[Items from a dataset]
`src/rtl/iq_pkg.sv`:
```
package iq_pkg;

    typedef enum logic [1:0] {
        CLS_INT = 2'd0,
        CLS_FP  = 2'd1,
        CLS_BR  = 2'd2,
        CLS_RSV = 2'd3
    } iq_cls_e;

    typedef enum logic [1:0] {
        ENT_FREE   = 2'd0,
        ENT_WAIT   = 2'd1,
        ENT_READY  = 2'd2,
        ENT_ISSUED = 2'd3
    } ent_state_e;

endpackage

```
`src/rtl/iq_regmap.sv`:
```
module iq_regmap #(
    parameter int NPREG = 16,
    parameter int PR_W  = 4
) (
    input  logic             clk,
    input  logic             rst_n,
    input  logic             set_vld,
    input  logic [PR_W-1:0]  set_reg,
    input  logic             clr_vld,
    input  logic [PR_W-1:0]  clr_reg,
    output logic [NPREG-1:0] rdy_q
);

    // A new producer's pending mark wins over a same-cycle broadcast.
    always_ff @(posedge clk) begin
        if (!rst_n) begin
            rdy_q <= '1;
        end else begin
            if (set_vld) rdy_q[set_reg] <= 1'b1;
            if (clr_vld) rdy_q[clr_reg] <= 1'b0;
        end
    end

endmodule

```
`src/rtl/iq_entry.sv`:
```
module iq_entry
    import iq_pkg::*;
#(
    parameter int SEQ_W = 8,
    parameter int PR_W  = 4
) (
    input  logic             clk,
    input  logic             rst_n,
    input  logic             alloc,
    input  logic [SEQ_W-1:0] in_seq,
    input  iq_cls_e          in_cls,
    input  logic [PR_W-1:0]  in_src0,
    input  logic [PR_W-1:0]  in_src1,
    input  logic [1:0]       in_src_rdy,
    input  logic [PR_W-1:0]  in_dst,
    input  logic             wb_valid,
    input  logic [PR_W-1:0]  wb_reg,
    input  logic             flush_valid,
    input  logic [SEQ_W-1:0] flush_seq,
    input  logic             grant,
    output ent_state_e       st_q,
    output logic [SEQ_W-1:0] seq_q,
    output iq_cls_e          cls_q,
    output logic [PR_W-1:0]  dst_q
);

    ent_state_e      st_d;
    logic [PR_W-1:0] src0_q, src1_q;
    logic [1:0]      rdy_q, wake, rdy_nxt;
    logic [SEQ_W-1:0] age_diff;
    logic            kill;

    assign wake[0]  = wb_valid && (wb_reg == src0_q);
    assign wake[1]  = wb_valid && (wb_reg == src1_q);
    assign rdy_nxt  = rdy_q | wake;
    assign age_diff = seq_q - flush_seq;
    assign kill     = flush_valid && (st_q != ENT_FREE)
                      && !age_diff[SEQ_W-1] && (age_diff != '0);

    always_comb begin
        st_d = st_q;
        if (kill) begin
            st_d = ENT_FREE;
        end else begin
            unique case (st_q)
                ENT_FREE:   if (alloc) st_d = (&in_src_rdy) ? ENT_READY : ENT_WAIT;
                ENT_WAIT:   if (&rdy_nxt) st_d = ENT_READY;
                ENT_READY:  if (grant) st_d = ENT_ISSUED;
                ENT_ISSUED: st_d = ENT_FREE;
                default:    st_d = ENT_FREE;
            endcase
        end
    end

    always_ff @(posedge clk) begin
        if (!rst_n) st_q <= ENT_FREE;
        else        st_q <= st_d;
    end

    always_ff @(posedge clk) begin
        if (!rst_n) begin
            seq_q  <= '0;
            cls_q  <= CLS_INT;
            src0_q <= '0;
            src1_q <= '0;
            rdy_q  <= '1;
            dst_q  <= '0;
        end else if (alloc && st_q == ENT_FREE) begin
            seq_q  <= in_seq;
            cls_q  <= in_cls;
            src0_q <= in_src0;
            src1_q <= in_src1;
            rdy_q  <= in_src_rdy;
            dst_q  <= in_dst;
        end else begin
            rdy_q  <= rdy_nxt;
        end
    end

endmodule

```
`src/rtl/iq_select.sv`:
```
module iq_select
    import iq_pkg::*;
#(
    parameter int DEPTH = 8,
    parameter int SEQ_W = 8,
    parameter int PR_W  = 4,
    parameter int INT_W = 2,
    parameter int FP_W  = 1,
    parameter int BR_W  = 1,
    parameter int TOT_W = 3
) (
    input  logic [DEPTH-1:0] rdy,
    input  iq_cls_e          cls      [DEPTH],
    input  logic [SEQ_W-1:0] seq      [DEPTH],
    input  logic [PR_W-1:0]  dst      [DEPTH],
    input  logic             block,
    output logic [DEPTH-1:0] grant,
    output logic [TOT_W-1:0] lane_vld,
    output logic [SEQ_W-1:0] lane_seq [TOT_W],
    output logic [1:0]       lane_cls [TOT_W],
    output logic [PR_W-1:0]  lane_dst [TOT_W]
);

    function automatic logic older(input logic [SEQ_W-1:0] a, input logic [SEQ_W-1:0] b);
        logic [SEQ_W-1:0] d;
        d = a - b;
        return d[SEQ_W-1];
    endfunction

    function automatic iq_cls_e grp(input iq_cls_e c);
        return (c == CLS_RSV) ? CLS_INT : c;
    endfunction

    function automatic int limit(input iq_cls_e c);
        case (grp(c))
            CLS_FP:  return FP_W;
            CLS_BR:  return BR_W;
            default: return INT_W;
        endcase
    endfunction

    int               cls_rank [DEPTH];
    int               all_rank [DEPTH];
    logic [DEPTH-1:0] cls_ok;

    always_comb begin
        for (int i = 0; i < DEPTH; i++) begin
            cls_rank[i] = 0;
            for (int j = 0; j < DEPTH; j++) begin
                if (j != i && rdy[j] && grp(cls[j]) == grp(cls[i]) && older(seq[j], seq[i]))
                    cls_rank[i] = cls_rank[i] + 1;
            end
            cls_ok[i] = rdy[i] && !block && (cls_rank[i] < limit(cls[i]));
        end
        for (int i = 0; i < DEPTH; i++) begin
            all_rank[i] = 0;
            for (int j = 0; j < DEPTH; j++) begin
                if (j != i && cls_ok[j] && older(seq[j], seq[i]))
                    all_rank[i] = all_rank[i] + 1;
            end
            grant[i] = cls_ok[i] && (all_rank[i] < TOT_W);
        end
    end

    always_comb begin
        for (int k = 0; k < TOT_W; k++) begin
            lane_vld[k] = 1'b0;
            lane_seq[k] = '0;
            lane_cls[k] = '0;
            lane_dst[k] = '0;
            for (int i = 0; i < DEPTH; i++) begin
                if (grant[i] && all_rank[i] == k) begin
                    lane_vld[k] = 1'b1;
                    lane_seq[k] = seq[i];
                    lane_cls[k] = cls[i];
                    lane_dst[k] = dst[i];
                end
            end
        end
    end

endmodule

```
`src/rtl/iq_issue_queue.sv`:
```
module iq_issue_queue
    import iq_pkg::*;
#(
    parameter  int DEPTH = 8,
    parameter  int NPREG = 16,
    parameter  int SEQ_W = 8,
    parameter  int INT_W = 2,
    parameter  int FP_W  = 1,
    parameter  int BR_W  = 1,
    parameter  int TOT_W = 3,
    localparam int PR_W  = $clog2(NPREG),
    localparam int CNT_W = $clog2(DEPTH + 1)
) (
    input  logic                   clk,
    input  logic                   rst_n,
    input  logic                   disp_valid,
    input  logic [SEQ_W-1:0]       disp_seq,
    input  logic [1:0]             disp_cls,
    input  logic                   disp_src0_vld,
    input  logic [PR_W-1:0]        disp_src0,
    input  logic                   disp_src1_vld,
    input  logic [PR_W-1:0]        disp_src1,
    input  logic                   disp_dst_vld,
    input  logic [PR_W-1:0]        disp_dst,
    input  logic                   wb_valid,
    input  logic [PR_W-1:0]        wb_reg,
    input  logic                   flush_valid,
    input  logic [SEQ_W-1:0]       flush_seq,
    output logic [TOT_W-1:0]       iss_valid,
    output logic [TOT_W*SEQ_W-1:0] iss_seq,
    output logic [TOT_W*2-1:0]     iss_cls,
    output logic [TOT_W*PR_W-1:0]  iss_dst,
    output logic [CNT_W-1:0]       free_cnt,
    output logic                   full
);

    ent_state_e       st    [DEPTH];
    logic [SEQ_W-1:0] seq_a [DEPTH];
    iq_cls_e          cls_a [DEPTH];
    logic [PR_W-1:0]  dst_a [DEPTH];
    logic [DEPTH-1:0] free_v, ready_v, alloc_v, grant_v;
    logic [NPREG-1:0] reg_rdy;
    logic [1:0]       src_rdy_in;
    logic             accept, found;
    logic [SEQ_W-1:0] lane_seq [TOT_W];
    logic [1:0]       lane_cls [TOT_W];
    logic [PR_W-1:0]  lane_dst [TOT_W];

    assign accept = disp_valid && !full && !flush_valid;

    assign src_rdy_in[0] = !disp_src0_vld || reg_rdy[disp_src0] || (wb_valid && wb_reg == disp_src0);
    assign src_rdy_in[1] = !disp_src1_vld || reg_rdy[disp_src1] || (wb_valid && wb_reg == disp_src1);

    always_comb begin
        free_cnt = '0;
        alloc_v  = '0;
        found    = 1'b0;
        for (int i = 0; i < DEPTH; i++) begin
            free_cnt = free_cnt + CNT_W'(free_v[i]);
            if (free_v[i] && !found) begin
                alloc_v[i] = accept;
                found      = 1'b1;
            end
        end
        full = (free_cnt == '0);
    end

    iq_regmap #(.NPREG(NPREG), .PR_W(PR_W)) u_regmap (
        .clk     (clk),
        .rst_n   (rst_n),
        .set_vld (wb_valid),
        .set_reg (wb_reg),
        .clr_vld (accept && disp_dst_vld),
        .clr_reg (disp_dst),
        .rdy_q   (reg_rdy)
    );

    for (genvar e = 0; e < DEPTH; e++) begin : g_ent
        iq_entry #(.SEQ_W(SEQ_W), .PR_W(PR_W)) u_ent (
            .clk         (clk),
            .rst_n       (rst_n),
            .alloc       (alloc_v[e]),
            .in_seq      (disp_seq),
            .in_cls      (iq_cls_e'(disp_cls)),
            .in_src0     (disp_src0),
            .in_src1     (disp_src1),
            .in_src_rdy  (src_rdy_in),
            .in_dst      (disp_dst),
            .wb_valid    (wb_valid),
            .wb_reg      (wb_reg),
            .flush_valid (flush_valid),
            .flush_seq   (flush_seq),
            .grant       (grant_v[e]),
            .st_q        (st[e]),
            .seq_q       (seq_a[e]),
            .cls_q       (cls_a[e]),
            .dst_q       (dst_a[e])
        );
        assign free_v[e]  = (st[e] == ENT_FREE);
        assign ready_v[e] = (st[e] == ENT_READY);
    end

    iq_select #(
        .DEPTH(DEPTH), .SEQ_W(SEQ_W), .PR_W(PR_W),
        .INT_W(INT_W), .FP_W(FP_W), .BR_W(BR_W), .TOT_W(TOT_W)
    ) u_select (
        .rdy      (ready_v),
        .cls      (cls_a),
        .seq      (seq_a),
        .dst      (dst_a),
        .block    (flush_valid),
        .grant    (grant_v),
        .lane_vld (iss_valid),
        .lane_seq (lane_seq),
        .lane_cls (lane_cls),
        .lane_dst (lane_dst)
    );

    for (genvar k = 0; k < TOT_W; k++) begin : g_lane
        assign iss_seq[k*SEQ_W +: SEQ_W] = lane_seq[k];
        assign iss_cls[k*2 +: 2]         = lane_cls[k];
        assign iss_dst[k*PR_W +: PR_W]   = lane_dst[k];
    end

endmodule

```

- **WHAT THE EXERCISE ASKS**
Scan the data above and copy each line containing the word "found".

- **COMPLETED TASK**
    logic             accept, found;
        found    = 1'b0;
            if (free_v[i] && !found) begin
                found      = 1'b1;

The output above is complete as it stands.